Current medical advice – to avoid alcohol during pregnancy altogether – is the result of scientific research that has drawn links between heavy alcohol intake and brain structural changes, developmental issues and birth complications.
New research conducted by a team at the University of New Mexico and published in the Alcohol Clinical & Experimental Research journal has found that even low to moderate alcohol consumption by pregnant women may contribute to subtle changes in their babies’ prenatal development, including lower birth length and a shorter duration of gestation (time spent in the womb).
The Study and It’s Findings
The study involved monitoring 281 participants and their children over the course of 10 years. Most became involved during the second trimester and were followed – along with their children – during and after pregnancy.
The monitoring included looking at patterns of alcohol consumption during conception and early pregnancy, a window of time that is crucial for the formation of organs but is also a particularly vulnerable period for alcohol consumption as many women do not yet realise they are pregnant.

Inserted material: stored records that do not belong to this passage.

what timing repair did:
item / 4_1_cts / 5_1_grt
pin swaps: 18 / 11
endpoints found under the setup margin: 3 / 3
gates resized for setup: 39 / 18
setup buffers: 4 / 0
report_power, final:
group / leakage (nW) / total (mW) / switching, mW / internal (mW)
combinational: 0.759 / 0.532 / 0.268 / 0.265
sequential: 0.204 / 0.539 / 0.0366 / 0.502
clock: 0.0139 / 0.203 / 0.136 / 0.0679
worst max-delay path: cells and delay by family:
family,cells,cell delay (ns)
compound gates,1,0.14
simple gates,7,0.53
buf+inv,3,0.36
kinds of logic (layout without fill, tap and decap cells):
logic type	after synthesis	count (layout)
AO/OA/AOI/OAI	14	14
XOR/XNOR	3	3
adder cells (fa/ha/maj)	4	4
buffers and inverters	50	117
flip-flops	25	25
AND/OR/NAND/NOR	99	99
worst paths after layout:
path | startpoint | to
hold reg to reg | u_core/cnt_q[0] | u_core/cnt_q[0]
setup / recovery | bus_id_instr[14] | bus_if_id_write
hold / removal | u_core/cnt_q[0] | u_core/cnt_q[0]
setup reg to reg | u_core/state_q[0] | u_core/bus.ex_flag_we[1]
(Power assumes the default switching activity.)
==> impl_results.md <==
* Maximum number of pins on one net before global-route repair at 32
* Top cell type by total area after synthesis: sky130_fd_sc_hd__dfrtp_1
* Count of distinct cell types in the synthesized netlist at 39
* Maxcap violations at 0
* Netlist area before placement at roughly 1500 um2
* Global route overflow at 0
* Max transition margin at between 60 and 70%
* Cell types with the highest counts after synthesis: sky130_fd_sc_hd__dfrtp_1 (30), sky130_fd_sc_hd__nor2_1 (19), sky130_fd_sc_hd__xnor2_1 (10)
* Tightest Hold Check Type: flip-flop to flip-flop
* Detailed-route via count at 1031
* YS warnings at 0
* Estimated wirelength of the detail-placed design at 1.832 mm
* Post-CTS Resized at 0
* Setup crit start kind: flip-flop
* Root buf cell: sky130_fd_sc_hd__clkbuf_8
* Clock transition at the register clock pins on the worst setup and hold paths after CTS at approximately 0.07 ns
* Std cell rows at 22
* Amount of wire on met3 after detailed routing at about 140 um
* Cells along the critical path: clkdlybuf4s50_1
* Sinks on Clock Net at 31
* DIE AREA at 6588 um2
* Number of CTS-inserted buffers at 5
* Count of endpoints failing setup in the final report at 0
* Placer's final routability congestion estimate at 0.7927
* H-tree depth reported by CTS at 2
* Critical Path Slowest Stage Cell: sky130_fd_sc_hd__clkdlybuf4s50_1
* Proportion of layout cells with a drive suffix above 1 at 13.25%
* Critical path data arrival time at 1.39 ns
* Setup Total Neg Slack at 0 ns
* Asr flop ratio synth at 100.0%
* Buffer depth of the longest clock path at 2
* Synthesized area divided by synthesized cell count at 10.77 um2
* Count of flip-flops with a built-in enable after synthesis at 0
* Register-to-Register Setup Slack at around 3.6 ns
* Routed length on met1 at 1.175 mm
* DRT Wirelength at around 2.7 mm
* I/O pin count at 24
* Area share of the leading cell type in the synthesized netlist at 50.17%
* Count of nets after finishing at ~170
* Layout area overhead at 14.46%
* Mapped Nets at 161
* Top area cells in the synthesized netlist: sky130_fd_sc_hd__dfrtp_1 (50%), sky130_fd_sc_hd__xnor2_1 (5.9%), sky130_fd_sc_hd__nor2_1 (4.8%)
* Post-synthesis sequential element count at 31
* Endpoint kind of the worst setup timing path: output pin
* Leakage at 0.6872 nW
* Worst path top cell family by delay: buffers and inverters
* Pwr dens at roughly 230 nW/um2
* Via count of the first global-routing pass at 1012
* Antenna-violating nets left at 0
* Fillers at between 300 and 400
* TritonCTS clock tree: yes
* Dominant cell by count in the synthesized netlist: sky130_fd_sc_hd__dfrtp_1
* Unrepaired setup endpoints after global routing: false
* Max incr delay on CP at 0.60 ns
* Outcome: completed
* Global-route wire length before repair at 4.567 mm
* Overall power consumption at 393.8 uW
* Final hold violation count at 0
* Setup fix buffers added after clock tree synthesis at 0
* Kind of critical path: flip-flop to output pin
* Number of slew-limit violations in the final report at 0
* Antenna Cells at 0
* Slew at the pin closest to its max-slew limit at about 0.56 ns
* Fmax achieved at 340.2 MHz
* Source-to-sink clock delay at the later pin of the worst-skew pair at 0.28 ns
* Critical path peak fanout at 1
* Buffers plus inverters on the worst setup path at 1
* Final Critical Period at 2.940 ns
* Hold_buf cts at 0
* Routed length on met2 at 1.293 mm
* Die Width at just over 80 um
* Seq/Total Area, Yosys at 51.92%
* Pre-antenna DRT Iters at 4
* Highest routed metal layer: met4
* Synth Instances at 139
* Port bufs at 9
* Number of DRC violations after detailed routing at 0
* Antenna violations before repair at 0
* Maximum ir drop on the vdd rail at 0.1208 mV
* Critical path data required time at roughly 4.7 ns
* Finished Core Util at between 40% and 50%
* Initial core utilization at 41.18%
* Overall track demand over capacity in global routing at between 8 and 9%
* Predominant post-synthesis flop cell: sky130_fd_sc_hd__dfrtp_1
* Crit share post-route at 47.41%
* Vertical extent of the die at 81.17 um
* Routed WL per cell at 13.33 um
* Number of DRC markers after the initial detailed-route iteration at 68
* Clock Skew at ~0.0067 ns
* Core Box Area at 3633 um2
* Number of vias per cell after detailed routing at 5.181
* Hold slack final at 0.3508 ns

The results of the study suggest that even a moderate amount of alcohol consumption could have subtle but negative impacts, ranging from premature birth rates to low birth lengths. Even when consumption was reduced substantially or stopped altogether when women learned they were pregnant, deficits were still observed.
The research also found that the effect of moderate alcohol consumption on gestational age (the length of time a baby is in the womb) was more significant in male infants, and the effect on birth length was stronger in female infants.
Crucial Next Steps
Despite the results, the study’s lead professor Ludmila Bakhireva, MD, PhD, MPH, professor and assistant dean for Clinical and Translational Research in the UNM College of Pharmacy, cautioned that the findings – particularly those relating to sex-specific conclusions – should be interpreted cautiously due to limitations of the study and the challenges of accounting for other potential contributing factors.
Further to this, Bakhireva suggested that studies that combine larger samples should be utilised to replicate the latest results and further examine same-sex findings.
Nevertheless, the results of the study work to underscore existing messaging from the National Institute of Alcohol Abuse and Alcoholism – that no amount of alcohol consumption during pregnancy can or should be considered ‘safe’.